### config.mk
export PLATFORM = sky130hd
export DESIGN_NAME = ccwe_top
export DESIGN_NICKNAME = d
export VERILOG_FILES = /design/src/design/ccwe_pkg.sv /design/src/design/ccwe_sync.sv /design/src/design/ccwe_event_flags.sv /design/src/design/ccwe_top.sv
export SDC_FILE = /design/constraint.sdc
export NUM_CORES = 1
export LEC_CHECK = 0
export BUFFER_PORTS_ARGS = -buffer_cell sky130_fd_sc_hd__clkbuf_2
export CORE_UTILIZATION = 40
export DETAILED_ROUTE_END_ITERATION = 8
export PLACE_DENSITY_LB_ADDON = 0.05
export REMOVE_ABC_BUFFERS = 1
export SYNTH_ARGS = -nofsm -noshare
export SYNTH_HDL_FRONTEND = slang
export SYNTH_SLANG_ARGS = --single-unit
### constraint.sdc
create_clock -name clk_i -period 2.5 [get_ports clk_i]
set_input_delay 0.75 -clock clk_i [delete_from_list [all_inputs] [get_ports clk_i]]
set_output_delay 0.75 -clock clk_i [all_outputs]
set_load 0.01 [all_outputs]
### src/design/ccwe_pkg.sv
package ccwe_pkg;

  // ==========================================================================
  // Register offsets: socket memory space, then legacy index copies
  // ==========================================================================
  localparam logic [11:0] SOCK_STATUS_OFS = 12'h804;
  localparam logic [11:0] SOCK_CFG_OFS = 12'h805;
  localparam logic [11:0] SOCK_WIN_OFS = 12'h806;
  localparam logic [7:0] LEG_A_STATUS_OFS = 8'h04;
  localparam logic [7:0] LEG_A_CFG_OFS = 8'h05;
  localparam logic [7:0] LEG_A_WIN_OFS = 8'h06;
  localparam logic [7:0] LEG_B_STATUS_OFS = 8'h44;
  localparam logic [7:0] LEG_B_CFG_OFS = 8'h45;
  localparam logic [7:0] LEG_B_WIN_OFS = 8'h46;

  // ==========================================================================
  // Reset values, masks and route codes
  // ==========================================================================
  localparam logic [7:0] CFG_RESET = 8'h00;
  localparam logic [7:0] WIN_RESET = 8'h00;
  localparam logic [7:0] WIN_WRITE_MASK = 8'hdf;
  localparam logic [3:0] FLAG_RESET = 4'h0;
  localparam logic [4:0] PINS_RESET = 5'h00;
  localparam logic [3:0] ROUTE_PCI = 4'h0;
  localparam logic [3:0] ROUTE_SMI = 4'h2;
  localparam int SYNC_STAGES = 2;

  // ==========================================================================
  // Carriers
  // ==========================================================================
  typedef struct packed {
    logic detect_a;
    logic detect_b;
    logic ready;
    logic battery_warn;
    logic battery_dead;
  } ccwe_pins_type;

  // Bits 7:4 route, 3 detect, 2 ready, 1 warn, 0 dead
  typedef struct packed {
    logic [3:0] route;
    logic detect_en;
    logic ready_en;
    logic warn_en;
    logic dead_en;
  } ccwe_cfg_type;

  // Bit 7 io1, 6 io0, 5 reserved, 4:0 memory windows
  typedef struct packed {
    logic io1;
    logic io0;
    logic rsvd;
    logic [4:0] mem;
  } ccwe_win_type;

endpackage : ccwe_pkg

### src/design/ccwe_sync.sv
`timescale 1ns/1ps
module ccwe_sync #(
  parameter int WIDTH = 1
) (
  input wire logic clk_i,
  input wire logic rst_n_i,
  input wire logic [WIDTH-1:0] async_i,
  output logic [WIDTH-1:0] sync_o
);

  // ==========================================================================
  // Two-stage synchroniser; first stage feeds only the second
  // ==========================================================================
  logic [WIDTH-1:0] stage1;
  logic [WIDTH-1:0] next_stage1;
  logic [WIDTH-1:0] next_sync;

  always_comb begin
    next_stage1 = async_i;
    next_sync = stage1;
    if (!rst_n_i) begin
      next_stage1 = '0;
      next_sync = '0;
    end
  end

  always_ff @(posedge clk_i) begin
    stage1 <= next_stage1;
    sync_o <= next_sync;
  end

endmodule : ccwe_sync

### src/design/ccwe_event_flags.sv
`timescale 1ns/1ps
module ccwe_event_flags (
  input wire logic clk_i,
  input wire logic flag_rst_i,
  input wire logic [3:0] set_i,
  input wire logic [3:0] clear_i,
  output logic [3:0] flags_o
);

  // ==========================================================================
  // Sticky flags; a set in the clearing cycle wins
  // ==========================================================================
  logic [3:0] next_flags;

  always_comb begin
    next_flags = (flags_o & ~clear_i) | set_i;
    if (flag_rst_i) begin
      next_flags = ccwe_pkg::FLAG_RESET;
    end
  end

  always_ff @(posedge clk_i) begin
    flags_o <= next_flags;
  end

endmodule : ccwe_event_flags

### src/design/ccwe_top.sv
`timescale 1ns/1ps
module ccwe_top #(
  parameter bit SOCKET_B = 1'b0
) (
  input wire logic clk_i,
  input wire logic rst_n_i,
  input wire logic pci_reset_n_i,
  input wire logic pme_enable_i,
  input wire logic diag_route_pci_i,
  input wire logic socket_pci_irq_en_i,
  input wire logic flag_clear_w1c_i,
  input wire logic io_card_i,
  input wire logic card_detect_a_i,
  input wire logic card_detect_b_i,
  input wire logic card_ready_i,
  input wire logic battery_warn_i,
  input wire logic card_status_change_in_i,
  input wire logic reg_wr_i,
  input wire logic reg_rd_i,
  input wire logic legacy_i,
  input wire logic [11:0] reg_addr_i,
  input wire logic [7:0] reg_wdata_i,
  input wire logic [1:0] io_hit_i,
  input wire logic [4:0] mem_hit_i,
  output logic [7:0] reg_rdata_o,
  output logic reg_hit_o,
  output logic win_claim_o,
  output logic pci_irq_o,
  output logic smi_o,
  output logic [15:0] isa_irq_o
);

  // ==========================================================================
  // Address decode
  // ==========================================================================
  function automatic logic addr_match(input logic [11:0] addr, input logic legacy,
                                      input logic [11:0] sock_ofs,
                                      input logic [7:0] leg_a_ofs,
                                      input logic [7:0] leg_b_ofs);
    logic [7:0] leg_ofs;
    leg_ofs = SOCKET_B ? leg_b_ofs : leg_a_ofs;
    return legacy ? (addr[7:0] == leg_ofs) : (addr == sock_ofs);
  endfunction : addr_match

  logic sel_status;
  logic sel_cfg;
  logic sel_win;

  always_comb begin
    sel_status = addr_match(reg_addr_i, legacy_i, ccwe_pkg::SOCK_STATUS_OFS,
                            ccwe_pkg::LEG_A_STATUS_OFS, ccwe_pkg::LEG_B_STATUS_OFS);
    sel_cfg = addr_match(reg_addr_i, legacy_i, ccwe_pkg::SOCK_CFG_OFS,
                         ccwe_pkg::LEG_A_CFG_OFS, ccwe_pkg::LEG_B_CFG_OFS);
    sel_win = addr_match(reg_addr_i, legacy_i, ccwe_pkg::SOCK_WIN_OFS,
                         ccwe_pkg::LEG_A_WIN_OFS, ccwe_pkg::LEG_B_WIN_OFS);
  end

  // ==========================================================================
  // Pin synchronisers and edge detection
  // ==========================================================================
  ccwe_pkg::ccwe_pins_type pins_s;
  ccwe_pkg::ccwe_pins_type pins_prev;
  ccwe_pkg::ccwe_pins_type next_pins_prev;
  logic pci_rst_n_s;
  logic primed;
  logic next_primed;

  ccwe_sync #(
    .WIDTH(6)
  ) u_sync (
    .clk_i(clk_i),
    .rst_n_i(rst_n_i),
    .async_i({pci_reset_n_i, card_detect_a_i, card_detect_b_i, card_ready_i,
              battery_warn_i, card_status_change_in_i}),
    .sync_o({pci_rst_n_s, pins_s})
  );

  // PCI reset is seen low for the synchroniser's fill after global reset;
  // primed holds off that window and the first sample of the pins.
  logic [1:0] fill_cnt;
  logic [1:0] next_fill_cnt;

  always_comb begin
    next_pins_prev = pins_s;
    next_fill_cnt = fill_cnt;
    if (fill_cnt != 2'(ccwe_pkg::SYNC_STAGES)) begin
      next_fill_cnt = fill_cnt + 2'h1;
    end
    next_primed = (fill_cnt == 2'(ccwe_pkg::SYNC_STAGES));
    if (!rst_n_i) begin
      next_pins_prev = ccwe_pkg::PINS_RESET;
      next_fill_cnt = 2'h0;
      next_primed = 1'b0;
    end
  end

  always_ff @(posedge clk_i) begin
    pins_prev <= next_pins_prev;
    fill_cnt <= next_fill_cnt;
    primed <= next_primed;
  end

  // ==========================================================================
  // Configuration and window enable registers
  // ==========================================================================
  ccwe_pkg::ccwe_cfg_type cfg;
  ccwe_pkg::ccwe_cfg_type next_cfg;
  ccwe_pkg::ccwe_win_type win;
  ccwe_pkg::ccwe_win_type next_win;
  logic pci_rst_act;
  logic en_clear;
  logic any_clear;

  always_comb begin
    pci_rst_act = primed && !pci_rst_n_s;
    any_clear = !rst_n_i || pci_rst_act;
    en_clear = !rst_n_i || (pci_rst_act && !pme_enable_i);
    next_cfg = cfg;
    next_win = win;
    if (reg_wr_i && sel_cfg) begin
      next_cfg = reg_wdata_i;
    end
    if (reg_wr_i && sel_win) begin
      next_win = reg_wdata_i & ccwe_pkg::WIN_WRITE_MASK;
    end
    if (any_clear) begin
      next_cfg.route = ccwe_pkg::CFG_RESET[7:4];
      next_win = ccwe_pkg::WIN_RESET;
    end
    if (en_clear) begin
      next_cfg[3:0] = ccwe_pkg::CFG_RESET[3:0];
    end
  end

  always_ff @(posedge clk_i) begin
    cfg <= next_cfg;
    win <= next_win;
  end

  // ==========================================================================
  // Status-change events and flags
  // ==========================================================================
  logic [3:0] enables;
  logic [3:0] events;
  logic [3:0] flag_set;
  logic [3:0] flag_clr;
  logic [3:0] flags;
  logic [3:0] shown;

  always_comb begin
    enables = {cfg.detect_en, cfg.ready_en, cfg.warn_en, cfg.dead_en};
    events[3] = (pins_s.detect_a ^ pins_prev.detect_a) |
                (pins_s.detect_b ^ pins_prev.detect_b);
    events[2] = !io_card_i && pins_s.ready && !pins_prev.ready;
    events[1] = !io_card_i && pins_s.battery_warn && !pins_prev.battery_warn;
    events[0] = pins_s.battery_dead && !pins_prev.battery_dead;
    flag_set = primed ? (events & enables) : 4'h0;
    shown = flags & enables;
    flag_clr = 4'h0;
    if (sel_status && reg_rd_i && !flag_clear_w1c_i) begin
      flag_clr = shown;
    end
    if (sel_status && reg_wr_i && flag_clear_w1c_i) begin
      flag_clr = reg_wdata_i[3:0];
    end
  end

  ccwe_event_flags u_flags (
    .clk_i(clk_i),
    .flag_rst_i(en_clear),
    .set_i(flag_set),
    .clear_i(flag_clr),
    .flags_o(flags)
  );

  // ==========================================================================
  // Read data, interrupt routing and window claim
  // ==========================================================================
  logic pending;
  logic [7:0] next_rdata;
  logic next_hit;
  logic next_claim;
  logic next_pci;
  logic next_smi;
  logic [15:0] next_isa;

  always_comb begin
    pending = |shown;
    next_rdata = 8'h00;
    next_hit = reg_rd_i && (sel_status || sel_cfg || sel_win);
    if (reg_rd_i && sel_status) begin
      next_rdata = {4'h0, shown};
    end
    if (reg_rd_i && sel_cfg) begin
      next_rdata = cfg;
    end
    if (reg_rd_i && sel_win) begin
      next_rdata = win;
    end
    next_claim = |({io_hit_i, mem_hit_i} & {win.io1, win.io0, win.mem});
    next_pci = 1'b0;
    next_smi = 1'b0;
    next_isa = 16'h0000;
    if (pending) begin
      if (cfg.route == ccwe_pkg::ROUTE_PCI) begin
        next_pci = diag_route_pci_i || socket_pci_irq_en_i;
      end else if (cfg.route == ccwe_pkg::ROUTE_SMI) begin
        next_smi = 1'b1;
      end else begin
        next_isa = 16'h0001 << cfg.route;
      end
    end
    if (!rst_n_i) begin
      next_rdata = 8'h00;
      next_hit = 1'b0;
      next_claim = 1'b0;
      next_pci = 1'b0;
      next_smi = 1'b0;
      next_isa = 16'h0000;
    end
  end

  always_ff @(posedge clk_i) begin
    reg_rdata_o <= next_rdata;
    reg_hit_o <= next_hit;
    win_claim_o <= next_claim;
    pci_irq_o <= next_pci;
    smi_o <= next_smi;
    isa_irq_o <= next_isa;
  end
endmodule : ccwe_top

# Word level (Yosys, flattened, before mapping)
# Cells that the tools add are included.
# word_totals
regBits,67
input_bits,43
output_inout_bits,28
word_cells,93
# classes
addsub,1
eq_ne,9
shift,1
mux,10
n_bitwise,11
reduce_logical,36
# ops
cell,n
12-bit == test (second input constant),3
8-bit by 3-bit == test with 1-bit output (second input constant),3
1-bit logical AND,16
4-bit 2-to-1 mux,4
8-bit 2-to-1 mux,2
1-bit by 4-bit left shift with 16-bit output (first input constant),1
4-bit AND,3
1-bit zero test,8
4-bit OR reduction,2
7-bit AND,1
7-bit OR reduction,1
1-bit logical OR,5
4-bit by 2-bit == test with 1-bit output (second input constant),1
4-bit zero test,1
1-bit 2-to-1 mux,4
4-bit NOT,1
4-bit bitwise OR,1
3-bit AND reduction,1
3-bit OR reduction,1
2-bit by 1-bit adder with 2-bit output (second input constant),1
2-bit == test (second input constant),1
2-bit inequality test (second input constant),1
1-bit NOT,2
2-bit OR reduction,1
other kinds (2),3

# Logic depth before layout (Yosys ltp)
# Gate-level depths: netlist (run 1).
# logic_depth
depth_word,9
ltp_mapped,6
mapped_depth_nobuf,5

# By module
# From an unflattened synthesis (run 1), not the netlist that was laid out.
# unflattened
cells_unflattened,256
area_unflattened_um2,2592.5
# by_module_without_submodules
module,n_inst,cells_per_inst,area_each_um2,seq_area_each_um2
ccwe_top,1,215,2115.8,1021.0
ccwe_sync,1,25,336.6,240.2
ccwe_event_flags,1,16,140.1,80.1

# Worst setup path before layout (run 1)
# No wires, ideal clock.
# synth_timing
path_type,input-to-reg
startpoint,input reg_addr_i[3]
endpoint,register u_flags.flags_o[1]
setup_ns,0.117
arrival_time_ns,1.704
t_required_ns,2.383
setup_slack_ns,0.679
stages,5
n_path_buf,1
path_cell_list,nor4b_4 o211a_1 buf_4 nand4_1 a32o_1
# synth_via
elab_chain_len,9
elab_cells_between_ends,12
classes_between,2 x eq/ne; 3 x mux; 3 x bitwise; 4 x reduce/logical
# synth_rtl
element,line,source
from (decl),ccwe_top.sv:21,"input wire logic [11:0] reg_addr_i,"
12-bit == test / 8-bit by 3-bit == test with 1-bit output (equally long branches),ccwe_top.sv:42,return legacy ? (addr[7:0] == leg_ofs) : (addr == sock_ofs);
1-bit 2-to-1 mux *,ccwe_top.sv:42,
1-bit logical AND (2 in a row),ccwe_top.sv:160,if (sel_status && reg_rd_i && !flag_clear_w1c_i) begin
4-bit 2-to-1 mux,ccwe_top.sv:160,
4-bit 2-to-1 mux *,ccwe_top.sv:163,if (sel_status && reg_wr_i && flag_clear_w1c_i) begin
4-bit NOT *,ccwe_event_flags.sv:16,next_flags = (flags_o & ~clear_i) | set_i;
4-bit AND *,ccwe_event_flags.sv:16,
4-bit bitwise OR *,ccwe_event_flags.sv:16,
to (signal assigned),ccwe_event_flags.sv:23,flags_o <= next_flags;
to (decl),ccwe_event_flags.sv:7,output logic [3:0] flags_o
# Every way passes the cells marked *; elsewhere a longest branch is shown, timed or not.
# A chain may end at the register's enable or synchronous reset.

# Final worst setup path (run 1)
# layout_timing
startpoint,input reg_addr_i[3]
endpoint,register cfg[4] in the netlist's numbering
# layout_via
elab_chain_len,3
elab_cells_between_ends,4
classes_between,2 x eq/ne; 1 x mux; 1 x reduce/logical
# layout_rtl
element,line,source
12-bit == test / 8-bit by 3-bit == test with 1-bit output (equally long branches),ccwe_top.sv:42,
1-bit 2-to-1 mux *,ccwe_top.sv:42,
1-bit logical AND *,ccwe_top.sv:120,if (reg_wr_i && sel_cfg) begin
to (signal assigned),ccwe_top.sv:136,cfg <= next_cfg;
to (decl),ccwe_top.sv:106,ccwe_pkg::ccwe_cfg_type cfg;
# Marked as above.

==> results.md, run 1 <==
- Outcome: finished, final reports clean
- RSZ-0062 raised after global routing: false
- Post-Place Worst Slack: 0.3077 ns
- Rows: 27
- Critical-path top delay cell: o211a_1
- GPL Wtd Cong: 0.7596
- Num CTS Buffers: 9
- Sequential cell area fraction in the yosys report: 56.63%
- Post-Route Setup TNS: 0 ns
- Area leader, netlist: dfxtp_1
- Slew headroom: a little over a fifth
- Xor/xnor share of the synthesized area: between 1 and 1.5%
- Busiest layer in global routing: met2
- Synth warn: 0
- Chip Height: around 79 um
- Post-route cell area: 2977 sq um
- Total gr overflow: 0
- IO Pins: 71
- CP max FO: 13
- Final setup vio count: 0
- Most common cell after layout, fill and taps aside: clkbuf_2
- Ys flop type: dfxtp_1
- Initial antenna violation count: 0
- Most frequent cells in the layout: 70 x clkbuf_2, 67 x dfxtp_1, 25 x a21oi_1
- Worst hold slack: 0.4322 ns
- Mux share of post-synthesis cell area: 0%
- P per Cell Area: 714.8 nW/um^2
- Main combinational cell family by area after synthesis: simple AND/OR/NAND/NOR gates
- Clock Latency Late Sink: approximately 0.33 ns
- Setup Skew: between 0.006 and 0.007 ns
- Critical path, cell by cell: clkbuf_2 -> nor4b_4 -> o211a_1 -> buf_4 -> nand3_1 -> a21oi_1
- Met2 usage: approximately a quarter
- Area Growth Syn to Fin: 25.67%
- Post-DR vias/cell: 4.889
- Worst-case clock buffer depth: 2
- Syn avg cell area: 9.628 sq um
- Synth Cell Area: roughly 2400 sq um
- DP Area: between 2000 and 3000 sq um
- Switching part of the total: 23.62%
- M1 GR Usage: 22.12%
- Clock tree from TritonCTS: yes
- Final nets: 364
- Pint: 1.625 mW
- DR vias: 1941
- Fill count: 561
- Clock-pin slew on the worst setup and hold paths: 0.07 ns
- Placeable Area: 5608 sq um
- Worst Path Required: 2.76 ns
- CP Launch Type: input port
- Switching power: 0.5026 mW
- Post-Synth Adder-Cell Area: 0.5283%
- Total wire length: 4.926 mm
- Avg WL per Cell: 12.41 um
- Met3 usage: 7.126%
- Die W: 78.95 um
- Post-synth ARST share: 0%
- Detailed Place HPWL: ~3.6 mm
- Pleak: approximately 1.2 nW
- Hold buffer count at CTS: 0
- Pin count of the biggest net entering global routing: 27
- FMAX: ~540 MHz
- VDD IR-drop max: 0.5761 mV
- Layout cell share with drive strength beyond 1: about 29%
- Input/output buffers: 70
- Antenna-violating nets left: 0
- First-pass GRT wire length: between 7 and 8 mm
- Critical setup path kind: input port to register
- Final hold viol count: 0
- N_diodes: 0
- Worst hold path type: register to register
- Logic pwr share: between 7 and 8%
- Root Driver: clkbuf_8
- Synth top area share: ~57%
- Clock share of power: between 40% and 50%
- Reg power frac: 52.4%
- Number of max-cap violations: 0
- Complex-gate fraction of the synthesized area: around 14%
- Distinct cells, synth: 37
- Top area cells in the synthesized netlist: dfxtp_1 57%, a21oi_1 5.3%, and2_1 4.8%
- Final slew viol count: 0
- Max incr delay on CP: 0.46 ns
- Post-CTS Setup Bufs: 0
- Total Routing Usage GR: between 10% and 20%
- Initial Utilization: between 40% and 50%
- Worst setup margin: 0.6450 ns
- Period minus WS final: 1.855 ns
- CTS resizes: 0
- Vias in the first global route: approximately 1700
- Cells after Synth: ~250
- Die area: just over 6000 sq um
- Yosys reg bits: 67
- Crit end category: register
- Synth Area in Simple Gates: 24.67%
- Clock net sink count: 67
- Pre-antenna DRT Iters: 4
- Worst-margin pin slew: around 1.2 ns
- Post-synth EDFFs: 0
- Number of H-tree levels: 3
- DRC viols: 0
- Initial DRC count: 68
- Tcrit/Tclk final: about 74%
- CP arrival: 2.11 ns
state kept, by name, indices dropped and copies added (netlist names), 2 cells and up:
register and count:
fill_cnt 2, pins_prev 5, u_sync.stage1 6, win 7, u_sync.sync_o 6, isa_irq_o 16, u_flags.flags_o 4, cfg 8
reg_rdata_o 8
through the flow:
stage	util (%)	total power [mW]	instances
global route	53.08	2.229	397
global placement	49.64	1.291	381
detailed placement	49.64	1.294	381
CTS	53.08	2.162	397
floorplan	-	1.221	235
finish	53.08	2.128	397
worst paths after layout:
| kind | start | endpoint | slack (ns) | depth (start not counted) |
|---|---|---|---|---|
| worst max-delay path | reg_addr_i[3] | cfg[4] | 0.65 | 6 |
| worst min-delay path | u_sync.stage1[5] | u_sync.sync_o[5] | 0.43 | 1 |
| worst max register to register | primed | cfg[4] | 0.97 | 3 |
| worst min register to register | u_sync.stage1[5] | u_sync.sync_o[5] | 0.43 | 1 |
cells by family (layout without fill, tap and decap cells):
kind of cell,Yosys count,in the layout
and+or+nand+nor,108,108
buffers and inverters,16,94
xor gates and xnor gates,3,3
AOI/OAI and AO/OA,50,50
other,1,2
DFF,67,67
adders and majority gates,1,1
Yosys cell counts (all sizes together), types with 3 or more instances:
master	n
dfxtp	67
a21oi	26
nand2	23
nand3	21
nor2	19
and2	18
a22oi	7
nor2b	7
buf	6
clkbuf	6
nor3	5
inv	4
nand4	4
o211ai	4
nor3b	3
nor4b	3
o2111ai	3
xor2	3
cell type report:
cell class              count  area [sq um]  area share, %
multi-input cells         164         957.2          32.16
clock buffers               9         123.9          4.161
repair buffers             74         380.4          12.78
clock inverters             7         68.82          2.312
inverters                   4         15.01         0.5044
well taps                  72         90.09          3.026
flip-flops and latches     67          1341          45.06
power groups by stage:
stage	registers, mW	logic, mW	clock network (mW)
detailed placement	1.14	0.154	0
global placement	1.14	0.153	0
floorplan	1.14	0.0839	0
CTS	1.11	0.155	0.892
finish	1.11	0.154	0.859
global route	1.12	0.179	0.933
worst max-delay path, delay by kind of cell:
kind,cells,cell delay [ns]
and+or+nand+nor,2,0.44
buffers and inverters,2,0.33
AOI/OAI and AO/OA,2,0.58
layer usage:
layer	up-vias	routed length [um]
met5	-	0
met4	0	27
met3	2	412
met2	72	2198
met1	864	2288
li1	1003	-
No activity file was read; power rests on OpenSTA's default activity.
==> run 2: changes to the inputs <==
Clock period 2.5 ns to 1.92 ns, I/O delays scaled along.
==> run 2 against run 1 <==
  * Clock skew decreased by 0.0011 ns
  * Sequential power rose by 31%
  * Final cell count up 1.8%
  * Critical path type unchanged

==================================================

What you give back should be only the lines of the records above, starting at the line with "4-bit 2-to-1 mux,4" and ending at the line with "cells_unflattened,256", restated word for word.

Solution for this task:
4-bit 2-to-1 mux,4
8-bit 2-to-1 mux,2
1-bit by 4-bit left shift with 16-bit output (first input constant),1
4-bit AND,3
1-bit zero test,8
4-bit OR reduction,2
7-bit AND,1
7-bit OR reduction,1
1-bit logical OR,5
4-bit by 2-bit == test with 1-bit output (second input constant),1
4-bit zero test,1
1-bit 2-to-1 mux,4
4-bit NOT,1
4-bit bitwise OR,1
3-bit AND reduction,1
3-bit OR reduction,1
2-bit by 1-bit adder with 2-bit output (second input constant),1
2-bit == test (second input constant),1
2-bit inequality test (second input constant),1
1-bit NOT,2
2-bit OR reduction,1
other kinds (2),3

# Logic depth before layout (Yosys ltp)
# Gate-level depths: netlist (run 1).
# logic_depth
depth_word,9
ltp_mapped,6
mapped_depth_nobuf,5

# By module
# From an unflattened synthesis (run 1), not the netlist that was laid out.
# unflattened
cells_unflattened,256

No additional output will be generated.